This short guide assumes familiarity with linear types (see the README for resources about linear types if you are unfamiliar).

Table of contents

  1. How to navigate the library
  2. Core concepts you need to know
  3. Current limitations

Navigating the library

  • The Prelude.Linear module is a good place to start. It is a prelude for Haskell programs that use -XLinearTypes and is meant to replace the original prelude from base.
  • For mutable data with a pure API, consider looking at Data.{Array, Hashmap, Vector, Set}.Mutable.Linear.
  • A linear IO monad is in System.IO.Linear.
    • A variant of linear IO which lets you enforce resource safety can be found in System.IO.Resource.Linear.
  • Streams in the style of the streaming library is in Streaming.Linear and Streaming.Prelude.Linear.
  • How Prelude.Linear classes relate to their base (non-linear) counterpart is described in the class comparison table.

There are many other modules of course but a lot of the ones not already listed are still experimental, such as system-heap memory management in Foreign.Marshall.Pure.

Naming conventions & layout

Typically, variants of common Haskell tools and facilities share the same name with a Linear postfix. For instance, Data.Bool.Linear provides the linear versions of not and &&.

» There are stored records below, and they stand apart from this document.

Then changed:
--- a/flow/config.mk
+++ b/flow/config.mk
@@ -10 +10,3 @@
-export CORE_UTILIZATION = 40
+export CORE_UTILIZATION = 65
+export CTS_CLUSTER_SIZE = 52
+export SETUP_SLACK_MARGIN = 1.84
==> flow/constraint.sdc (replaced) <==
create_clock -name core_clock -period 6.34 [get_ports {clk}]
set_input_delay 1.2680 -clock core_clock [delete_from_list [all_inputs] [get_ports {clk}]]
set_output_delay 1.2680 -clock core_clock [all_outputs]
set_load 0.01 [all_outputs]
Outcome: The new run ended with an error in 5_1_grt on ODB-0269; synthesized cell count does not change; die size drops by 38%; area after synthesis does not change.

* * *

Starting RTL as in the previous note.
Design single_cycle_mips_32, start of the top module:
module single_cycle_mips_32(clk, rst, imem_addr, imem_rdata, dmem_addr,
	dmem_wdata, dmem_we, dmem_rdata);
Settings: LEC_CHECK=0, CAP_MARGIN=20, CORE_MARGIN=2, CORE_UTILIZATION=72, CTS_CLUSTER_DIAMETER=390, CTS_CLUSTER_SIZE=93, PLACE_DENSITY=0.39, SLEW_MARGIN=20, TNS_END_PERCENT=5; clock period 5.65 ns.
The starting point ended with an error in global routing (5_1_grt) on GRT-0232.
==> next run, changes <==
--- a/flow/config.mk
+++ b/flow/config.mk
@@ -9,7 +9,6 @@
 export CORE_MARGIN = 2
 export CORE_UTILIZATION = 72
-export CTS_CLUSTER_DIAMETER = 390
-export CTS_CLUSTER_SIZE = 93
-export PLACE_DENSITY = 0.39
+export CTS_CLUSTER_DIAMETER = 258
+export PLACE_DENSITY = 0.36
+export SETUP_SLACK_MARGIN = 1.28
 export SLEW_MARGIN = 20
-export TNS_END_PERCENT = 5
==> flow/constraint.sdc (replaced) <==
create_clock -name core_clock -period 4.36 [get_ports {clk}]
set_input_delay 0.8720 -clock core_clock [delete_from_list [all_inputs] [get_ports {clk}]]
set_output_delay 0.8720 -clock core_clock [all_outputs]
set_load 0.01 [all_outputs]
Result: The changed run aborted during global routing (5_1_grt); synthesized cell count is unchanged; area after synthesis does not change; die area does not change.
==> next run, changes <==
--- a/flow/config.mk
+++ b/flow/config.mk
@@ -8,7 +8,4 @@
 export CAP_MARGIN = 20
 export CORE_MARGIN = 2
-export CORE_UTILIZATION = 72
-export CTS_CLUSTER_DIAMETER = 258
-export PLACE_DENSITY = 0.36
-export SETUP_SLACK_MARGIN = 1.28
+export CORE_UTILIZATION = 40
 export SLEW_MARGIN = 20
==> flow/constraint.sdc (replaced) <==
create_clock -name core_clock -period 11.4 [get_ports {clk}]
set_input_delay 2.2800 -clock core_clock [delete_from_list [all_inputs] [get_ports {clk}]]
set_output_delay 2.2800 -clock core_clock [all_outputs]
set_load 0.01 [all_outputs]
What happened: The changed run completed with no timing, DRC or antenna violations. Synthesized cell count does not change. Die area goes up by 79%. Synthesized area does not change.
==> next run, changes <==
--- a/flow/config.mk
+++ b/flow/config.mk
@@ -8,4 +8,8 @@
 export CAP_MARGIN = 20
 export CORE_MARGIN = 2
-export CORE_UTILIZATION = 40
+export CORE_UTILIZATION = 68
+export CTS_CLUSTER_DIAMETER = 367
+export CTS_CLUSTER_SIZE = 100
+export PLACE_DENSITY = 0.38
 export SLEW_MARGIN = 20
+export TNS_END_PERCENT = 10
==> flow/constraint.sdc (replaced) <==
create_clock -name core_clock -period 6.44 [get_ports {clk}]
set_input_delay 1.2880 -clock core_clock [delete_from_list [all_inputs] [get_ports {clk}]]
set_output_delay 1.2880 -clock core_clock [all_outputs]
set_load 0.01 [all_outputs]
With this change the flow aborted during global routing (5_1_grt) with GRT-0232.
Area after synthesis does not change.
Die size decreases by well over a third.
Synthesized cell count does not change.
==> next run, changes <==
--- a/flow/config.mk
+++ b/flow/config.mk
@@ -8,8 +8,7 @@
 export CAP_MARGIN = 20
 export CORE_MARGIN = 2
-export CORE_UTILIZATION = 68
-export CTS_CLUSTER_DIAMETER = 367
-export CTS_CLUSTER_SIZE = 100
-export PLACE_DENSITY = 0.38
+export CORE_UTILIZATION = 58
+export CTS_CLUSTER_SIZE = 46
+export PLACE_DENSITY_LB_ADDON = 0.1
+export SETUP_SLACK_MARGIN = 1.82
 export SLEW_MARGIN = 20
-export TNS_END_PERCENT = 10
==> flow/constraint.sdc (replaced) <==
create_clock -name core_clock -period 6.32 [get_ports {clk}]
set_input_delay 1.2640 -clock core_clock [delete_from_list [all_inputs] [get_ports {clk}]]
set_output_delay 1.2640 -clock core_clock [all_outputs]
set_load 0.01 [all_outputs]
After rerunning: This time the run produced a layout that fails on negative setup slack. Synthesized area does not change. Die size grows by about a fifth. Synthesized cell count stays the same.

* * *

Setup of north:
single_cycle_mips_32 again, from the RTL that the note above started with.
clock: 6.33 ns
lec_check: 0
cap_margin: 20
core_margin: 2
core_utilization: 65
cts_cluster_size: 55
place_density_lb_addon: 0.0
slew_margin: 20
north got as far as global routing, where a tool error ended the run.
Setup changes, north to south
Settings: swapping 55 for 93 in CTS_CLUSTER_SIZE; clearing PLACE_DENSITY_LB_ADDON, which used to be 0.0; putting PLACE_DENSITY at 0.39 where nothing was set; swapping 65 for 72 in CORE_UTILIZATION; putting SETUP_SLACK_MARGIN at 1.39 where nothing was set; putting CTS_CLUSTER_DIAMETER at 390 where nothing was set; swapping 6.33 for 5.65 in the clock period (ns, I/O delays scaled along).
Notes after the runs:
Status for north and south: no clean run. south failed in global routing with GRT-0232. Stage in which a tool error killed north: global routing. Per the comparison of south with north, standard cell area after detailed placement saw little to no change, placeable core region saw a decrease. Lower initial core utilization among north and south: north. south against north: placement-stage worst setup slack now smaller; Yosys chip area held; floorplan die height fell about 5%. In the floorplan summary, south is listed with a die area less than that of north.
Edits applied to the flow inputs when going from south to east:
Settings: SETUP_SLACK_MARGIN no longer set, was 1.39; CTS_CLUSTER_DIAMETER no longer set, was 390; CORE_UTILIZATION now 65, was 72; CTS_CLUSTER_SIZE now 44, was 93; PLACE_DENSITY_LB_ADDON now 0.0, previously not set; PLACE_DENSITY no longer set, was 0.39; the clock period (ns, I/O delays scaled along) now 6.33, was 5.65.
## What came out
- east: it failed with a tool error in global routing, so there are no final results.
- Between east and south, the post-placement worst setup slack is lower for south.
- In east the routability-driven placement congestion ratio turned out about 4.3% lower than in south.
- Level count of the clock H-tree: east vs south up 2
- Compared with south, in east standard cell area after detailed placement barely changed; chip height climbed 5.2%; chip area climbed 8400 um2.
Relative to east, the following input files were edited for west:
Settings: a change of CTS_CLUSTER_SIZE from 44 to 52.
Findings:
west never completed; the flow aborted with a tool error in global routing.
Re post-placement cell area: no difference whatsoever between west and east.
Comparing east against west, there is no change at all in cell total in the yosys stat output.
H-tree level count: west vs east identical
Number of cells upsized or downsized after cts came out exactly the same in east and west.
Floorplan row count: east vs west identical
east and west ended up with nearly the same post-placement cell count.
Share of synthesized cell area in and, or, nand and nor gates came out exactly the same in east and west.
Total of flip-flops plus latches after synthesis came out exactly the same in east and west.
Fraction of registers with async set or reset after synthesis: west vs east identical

The module names follow the typical hierarchical module naming scheme with top-level names like Control, Data, System and so on.

Core concepts

Using values multiple times

Frequently enough, you will want to consume a linear value, or maybe use it multiple time. The basic tools you need to do this are in Data.Unrestricted and are typically re-exported by Prelude.Linear.

Interfacing linear code with regular Haskell is done, for instance, through the type Ur. The data type Ur, short for unrestricted lets you store an unrestricted value inside a linear value.

Import Conventions

We've designed linear-base to work nicely with the following import conventions:

  • import qualified Data.Functor.Linear as Data
  • import qualified Control.Functor.Linear as Control

Importing linear and non-linear code

Most modules with {-# LANGUAGE LinearHaskell #-} will want to have a mix of linear and non-linear code and, for example, import linear modules like Data.Functor.Linear and unrestricted modules from base like Data.List. The pattern we've followed internally is to import the non-linear module qualified. For instance:

import Prelude.Linear
import Data.Functor.Linear
import qualified Prelude as NonLinear
import Data.List as List

Sometimes it's easier to use forget :: (a %1-> b) -> (a -> b) from Prelude.Linear than to import the non-linear version of some function. This is useful in passing linear functions to higher order functions. For non HOF uses, we can use linear functions directly; given a linear function f, we can always write g x = f x for g :: A -> B.

f :: X -> (SomeType %1-> Ur b) %1-> Ur b functions

This style function is used throughout linear-base, particularly with mutable data structures.

It serves to limit the scope of using SomeType by taking a function of type (SomeType %1-> Ur b) as its second argument and using it with a value of type SomeType to produce an Ur b. We call this function of type (SomeType %1-> Ur b), a scope function or just scope for short.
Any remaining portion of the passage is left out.